The best you can hope for with guys like this is they are bench players.

Yet somehow they were able to sell someone on something, and what that thing is, I don’t know.  At least with Griffin, you sell his fielding, without doing the pro/con calculation.


#11    Mike Vail      (see all posts) 2010/08/12 (Thu) @ 06:55

Come on guys! You can’t put a numeric value on Frenchy’s thousand-watt smile, or his ability to keep the guys loose in the clubhouse, even as the team’s hopes for a playoff spot - which were dim to begin with - sink further and further into oblivion.


#12    Kincaid      (see all posts) 2010/08/12 (Thu) @ 07:00

If you could put a numeric value on it, though, it would be roughly $12 million.

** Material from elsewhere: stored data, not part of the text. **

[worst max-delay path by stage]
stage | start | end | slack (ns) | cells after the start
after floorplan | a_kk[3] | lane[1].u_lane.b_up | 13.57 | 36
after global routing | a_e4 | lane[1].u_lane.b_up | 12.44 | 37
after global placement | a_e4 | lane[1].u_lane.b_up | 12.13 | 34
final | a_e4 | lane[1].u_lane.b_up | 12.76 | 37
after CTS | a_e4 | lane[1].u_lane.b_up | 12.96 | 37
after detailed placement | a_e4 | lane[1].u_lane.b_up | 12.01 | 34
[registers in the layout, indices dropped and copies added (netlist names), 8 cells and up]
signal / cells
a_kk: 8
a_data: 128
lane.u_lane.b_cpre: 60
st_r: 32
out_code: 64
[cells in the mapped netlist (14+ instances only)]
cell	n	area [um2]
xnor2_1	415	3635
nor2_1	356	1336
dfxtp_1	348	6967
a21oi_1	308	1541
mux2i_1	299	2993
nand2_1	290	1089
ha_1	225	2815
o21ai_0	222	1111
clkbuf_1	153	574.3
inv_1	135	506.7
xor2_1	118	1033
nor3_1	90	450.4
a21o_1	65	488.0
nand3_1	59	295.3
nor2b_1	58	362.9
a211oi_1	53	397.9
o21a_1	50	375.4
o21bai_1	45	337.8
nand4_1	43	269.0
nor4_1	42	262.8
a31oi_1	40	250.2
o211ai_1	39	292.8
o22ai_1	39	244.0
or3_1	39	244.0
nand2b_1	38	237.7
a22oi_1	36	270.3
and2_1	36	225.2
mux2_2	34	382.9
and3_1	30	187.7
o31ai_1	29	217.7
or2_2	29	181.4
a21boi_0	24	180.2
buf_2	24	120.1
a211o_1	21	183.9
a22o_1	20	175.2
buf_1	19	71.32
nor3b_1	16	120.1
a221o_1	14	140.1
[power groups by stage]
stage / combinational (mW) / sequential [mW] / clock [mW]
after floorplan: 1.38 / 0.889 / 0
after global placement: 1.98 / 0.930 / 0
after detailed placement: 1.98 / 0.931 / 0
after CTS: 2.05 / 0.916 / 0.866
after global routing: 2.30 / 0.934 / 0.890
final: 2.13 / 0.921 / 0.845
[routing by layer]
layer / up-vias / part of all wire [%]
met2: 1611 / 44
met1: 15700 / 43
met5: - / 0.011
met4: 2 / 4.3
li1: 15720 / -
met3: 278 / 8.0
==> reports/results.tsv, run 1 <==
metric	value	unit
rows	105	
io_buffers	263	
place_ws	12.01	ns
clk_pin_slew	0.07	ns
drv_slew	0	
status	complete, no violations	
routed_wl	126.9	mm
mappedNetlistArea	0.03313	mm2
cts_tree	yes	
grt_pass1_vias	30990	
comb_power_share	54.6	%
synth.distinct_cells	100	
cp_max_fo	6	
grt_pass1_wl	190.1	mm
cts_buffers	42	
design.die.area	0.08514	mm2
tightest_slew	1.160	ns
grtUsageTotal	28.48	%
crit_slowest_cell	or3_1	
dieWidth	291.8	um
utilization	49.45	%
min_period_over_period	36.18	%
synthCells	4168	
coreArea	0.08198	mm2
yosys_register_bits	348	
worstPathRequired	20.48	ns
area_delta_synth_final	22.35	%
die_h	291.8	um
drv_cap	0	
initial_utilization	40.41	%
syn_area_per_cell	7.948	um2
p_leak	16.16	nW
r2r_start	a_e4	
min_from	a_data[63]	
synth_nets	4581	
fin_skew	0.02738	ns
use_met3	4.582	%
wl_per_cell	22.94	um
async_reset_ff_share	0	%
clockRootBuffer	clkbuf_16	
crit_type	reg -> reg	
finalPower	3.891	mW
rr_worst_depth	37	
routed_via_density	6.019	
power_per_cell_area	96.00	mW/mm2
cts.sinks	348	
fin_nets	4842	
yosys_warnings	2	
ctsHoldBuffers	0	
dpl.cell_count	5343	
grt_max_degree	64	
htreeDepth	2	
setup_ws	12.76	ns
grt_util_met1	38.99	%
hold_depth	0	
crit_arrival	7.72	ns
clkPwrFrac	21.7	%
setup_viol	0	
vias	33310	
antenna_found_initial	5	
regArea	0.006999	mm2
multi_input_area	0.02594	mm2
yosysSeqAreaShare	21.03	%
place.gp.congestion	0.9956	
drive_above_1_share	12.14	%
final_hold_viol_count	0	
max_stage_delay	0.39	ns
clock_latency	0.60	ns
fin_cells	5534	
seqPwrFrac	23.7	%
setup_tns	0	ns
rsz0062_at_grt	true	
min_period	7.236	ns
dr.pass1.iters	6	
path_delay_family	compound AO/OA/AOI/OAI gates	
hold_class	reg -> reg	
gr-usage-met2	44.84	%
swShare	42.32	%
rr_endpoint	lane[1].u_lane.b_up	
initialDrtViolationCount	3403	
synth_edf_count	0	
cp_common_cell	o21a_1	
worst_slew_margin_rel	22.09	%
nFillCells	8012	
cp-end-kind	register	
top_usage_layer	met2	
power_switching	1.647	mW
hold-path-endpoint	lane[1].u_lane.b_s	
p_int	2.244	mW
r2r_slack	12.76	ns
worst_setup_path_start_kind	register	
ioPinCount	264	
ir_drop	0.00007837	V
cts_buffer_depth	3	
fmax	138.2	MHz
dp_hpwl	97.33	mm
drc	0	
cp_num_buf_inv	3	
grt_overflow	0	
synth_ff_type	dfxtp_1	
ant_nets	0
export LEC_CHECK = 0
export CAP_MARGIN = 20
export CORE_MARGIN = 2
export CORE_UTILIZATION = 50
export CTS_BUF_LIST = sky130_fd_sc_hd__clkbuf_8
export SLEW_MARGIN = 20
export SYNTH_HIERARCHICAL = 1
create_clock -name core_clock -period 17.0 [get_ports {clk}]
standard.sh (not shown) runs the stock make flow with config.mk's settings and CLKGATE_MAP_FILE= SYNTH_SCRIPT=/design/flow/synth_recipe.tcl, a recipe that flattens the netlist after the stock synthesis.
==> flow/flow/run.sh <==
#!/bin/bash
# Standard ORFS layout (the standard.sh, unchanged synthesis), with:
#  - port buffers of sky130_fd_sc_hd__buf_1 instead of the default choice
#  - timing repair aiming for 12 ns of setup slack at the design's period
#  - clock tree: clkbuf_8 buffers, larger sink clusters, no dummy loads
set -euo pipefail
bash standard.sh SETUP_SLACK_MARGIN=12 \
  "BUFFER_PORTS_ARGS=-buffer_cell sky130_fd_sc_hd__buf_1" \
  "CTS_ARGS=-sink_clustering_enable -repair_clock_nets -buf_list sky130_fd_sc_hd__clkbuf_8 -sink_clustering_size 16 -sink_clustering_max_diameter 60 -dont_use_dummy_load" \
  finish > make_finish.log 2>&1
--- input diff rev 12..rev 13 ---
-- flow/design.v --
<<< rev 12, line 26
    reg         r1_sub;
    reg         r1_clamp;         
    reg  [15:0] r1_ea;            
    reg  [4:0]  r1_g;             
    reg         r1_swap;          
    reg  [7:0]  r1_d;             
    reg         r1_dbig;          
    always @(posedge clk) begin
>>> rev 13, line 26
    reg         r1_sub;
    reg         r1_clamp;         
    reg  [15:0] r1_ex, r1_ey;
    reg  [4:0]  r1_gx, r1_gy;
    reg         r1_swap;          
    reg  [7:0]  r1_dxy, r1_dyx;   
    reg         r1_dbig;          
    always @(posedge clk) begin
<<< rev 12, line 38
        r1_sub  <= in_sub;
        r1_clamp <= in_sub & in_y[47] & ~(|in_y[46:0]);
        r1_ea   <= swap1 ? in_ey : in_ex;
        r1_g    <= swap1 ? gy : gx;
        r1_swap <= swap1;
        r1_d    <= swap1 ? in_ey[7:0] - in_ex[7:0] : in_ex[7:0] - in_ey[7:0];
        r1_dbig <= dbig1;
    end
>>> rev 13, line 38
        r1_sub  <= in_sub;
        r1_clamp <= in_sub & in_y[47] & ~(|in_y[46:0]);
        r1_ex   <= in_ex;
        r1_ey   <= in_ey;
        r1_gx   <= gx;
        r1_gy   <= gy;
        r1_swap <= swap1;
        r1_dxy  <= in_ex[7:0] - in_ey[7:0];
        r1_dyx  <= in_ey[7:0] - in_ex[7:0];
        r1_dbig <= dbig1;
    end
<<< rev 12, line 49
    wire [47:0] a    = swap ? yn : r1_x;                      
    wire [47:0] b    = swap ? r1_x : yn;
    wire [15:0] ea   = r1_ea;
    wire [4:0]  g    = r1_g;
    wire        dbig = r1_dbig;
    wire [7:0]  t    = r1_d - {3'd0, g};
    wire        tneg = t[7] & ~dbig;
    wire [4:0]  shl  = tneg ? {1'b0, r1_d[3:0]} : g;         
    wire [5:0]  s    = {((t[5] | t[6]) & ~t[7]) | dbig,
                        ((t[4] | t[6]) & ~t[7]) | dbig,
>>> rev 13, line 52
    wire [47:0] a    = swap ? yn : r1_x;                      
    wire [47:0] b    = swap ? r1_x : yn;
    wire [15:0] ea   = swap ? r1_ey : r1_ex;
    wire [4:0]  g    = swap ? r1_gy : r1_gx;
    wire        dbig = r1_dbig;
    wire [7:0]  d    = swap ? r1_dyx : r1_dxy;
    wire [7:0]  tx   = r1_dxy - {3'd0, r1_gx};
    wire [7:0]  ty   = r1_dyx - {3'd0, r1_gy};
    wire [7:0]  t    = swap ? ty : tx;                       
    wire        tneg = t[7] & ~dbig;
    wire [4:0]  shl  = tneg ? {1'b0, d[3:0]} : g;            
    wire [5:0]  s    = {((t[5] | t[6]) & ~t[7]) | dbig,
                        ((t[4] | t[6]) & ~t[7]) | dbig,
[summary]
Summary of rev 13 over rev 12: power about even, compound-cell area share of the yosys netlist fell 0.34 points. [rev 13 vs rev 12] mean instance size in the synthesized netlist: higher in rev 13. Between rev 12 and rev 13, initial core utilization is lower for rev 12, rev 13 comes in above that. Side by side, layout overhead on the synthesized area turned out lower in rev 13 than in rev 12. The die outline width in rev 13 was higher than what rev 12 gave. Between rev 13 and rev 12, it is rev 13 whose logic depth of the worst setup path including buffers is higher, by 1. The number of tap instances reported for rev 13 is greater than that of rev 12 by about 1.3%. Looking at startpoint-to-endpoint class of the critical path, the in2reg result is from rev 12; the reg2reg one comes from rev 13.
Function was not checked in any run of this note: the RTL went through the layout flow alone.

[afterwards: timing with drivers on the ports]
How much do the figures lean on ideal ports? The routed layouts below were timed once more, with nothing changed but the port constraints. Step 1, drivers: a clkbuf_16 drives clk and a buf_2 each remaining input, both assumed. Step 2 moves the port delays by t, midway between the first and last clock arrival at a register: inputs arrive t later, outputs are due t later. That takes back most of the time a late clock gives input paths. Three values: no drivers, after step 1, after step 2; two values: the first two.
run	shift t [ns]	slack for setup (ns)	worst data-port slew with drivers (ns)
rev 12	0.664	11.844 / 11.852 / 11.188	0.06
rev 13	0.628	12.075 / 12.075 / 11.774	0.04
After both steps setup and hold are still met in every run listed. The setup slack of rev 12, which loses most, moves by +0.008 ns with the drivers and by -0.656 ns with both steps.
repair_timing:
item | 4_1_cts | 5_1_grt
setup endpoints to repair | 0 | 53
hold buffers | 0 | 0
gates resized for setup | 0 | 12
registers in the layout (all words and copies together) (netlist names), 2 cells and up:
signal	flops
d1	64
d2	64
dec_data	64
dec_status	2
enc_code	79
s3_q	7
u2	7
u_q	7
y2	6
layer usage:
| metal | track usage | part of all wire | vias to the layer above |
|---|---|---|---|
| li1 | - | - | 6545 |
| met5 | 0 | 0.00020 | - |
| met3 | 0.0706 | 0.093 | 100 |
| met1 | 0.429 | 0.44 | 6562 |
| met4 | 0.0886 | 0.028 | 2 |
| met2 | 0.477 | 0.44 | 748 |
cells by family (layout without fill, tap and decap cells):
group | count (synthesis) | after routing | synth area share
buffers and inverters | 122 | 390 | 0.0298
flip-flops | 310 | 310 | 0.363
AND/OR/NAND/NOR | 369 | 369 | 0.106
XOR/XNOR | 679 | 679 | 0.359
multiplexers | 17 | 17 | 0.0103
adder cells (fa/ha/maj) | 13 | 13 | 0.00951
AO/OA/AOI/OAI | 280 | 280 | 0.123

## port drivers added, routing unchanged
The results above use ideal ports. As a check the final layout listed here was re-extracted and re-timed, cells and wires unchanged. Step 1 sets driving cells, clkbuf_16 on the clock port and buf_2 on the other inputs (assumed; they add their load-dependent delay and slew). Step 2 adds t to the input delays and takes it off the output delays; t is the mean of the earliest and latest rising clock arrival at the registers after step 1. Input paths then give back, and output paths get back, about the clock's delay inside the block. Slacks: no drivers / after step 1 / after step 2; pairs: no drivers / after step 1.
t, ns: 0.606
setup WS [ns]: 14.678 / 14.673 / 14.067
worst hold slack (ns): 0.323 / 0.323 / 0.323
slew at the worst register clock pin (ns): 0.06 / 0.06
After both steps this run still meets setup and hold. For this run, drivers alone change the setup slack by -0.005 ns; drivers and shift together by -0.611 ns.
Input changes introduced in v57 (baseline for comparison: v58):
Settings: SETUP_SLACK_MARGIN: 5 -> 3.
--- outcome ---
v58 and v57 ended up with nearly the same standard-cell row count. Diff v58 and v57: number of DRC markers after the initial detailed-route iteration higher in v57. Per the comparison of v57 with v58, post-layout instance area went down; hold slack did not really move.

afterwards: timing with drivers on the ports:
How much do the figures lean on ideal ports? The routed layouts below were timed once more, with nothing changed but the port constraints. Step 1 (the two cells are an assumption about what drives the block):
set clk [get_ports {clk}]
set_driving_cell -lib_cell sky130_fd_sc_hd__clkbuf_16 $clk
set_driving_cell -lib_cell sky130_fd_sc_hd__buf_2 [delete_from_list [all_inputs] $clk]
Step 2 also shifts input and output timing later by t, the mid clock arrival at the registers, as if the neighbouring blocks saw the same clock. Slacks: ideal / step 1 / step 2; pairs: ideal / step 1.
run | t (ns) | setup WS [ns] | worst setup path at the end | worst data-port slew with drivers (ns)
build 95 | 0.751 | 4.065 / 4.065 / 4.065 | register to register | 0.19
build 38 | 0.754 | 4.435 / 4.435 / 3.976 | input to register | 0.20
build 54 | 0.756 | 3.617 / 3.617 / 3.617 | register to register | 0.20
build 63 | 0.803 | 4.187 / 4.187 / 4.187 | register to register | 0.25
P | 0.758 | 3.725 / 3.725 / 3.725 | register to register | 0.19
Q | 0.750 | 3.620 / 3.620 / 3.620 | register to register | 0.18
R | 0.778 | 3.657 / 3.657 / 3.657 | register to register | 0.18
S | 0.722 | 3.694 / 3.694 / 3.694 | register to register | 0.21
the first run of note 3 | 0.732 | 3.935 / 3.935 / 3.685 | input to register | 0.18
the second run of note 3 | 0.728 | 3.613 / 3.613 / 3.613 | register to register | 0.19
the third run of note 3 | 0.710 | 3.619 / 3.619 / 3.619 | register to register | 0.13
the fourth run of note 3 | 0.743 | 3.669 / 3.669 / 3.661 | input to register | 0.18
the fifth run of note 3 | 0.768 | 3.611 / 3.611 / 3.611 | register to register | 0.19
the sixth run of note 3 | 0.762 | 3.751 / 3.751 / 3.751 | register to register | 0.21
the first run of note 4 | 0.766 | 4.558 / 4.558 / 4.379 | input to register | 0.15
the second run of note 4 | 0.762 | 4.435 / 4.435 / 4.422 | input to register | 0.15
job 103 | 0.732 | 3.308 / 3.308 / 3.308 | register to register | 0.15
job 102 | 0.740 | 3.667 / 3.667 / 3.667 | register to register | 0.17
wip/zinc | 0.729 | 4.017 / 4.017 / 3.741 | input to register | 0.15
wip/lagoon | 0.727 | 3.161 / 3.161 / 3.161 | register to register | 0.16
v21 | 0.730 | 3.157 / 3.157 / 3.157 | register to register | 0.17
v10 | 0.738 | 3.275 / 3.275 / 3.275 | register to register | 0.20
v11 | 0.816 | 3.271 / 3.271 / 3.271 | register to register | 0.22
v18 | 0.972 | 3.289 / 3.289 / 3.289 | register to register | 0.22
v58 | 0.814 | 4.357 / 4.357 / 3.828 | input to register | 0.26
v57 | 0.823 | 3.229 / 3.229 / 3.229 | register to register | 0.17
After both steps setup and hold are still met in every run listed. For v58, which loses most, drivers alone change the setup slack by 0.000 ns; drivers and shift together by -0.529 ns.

#13    Jeff Z      (see all posts) 2010/08/12 (Thu) @ 07:44

I would say Yuniesky Betancourt

AB = 2710
R+RBIs = 593
HR = 40
2B + 3B = 179
HR = 40
SB = 24
1B = 521
K’s = 256

Less K’s, but much less power.  He doesn’t get any extra credit for playing SS, because that would require him to do more than stand there and hope the ball is hit right at him.


#14    dq      (see all posts) 2010/08/12 (Thu) @ 10:50

Juan Castro

2830 pa

No judgment - 147 bb/466 ks

No speed- 5 sb 9 cs in 16 years

No power- 36 hrs

Contact ? -babip .264

below average fielder by TotalZone and RAR on BBRef


#15    Tangotiger      (see all posts) 2010/08/12 (Thu) @ 11:15

You MUST do fielding plus positional adjustment.


#16    .(JavaScript must be enabled to view this email address)      (see all posts) 2010/08/13 (Fri) @ 02:57

Luis Rivas? He didn’t do a single thing well other than steal bases, and he wasn’t Vince Coleman in that category. A craptastic fielder who was a career .257/.303/.377 in 2290 PAs. Not quite as many as Francoeur, but he was a regular second baseman on three Twins teams that made the playoffs.


#17    .(JavaScript must be enabled to view this email address)      (see all posts) 2010/08/13 (Fri) @ 03:02

Oh, career WAR of -2.8 for Rivas, but that actually understates his craptasticness. His ONLY positive total was in a 16 game cup of coffee in 2000, of 0.1. And, just to add, he had a quarter of his games batting second. He was consistently crappy for a good team, and given chances to suck up outs.


#18    Rally      (see all posts) 2010/08/13 (Fri) @ 03:13

Looking at platoon splits for Pagan vs. Francoeur, Frenchy probably has an edge with the bat against lefties, but Pagan makes up for it with his fielding and baserunning.  Maybe more than makes up for it.  I would not platoon there.  Good players don’t like being platooned, and I would prefer to keep Pagan happy unless a platoon offered a clear upgrade, this situation does not.  My philosophy on dealing with players is you do what you can to keep your best players happy.  For the marginal players, they need to do everything in their power to keep me happy.  I would not abide a player like Francoeur for one second on my team unless he gladly accepted any role I had for him on the team and acted happy to have the opportunity.  I have no room at all for marginal players who think they are stars.

Mets are platooning him with Fernando Martinez, but that is a temporary situation until Bay gets back from the DL.  After than, I can’t see any point in the Mets keeping him on the roster.


#19    .(JavaScript must be enabled to view this email address)      (see all posts) 2010/08/13 (Fri) @ 06:25

As I watch the Dodgers bloop the Phillies to death in the first inning, Scott Podsednik scoring reminded me of this thread. To measure this quick and dirty style, Podzilla has 9.6 fWAR over 4,000+ PA to Frenchy’s 7.5 over 3,300.

I think Podsednik owners have exacerbated the problem Dusty Baker/Willy Taveras style by batting him leadoff most of his career.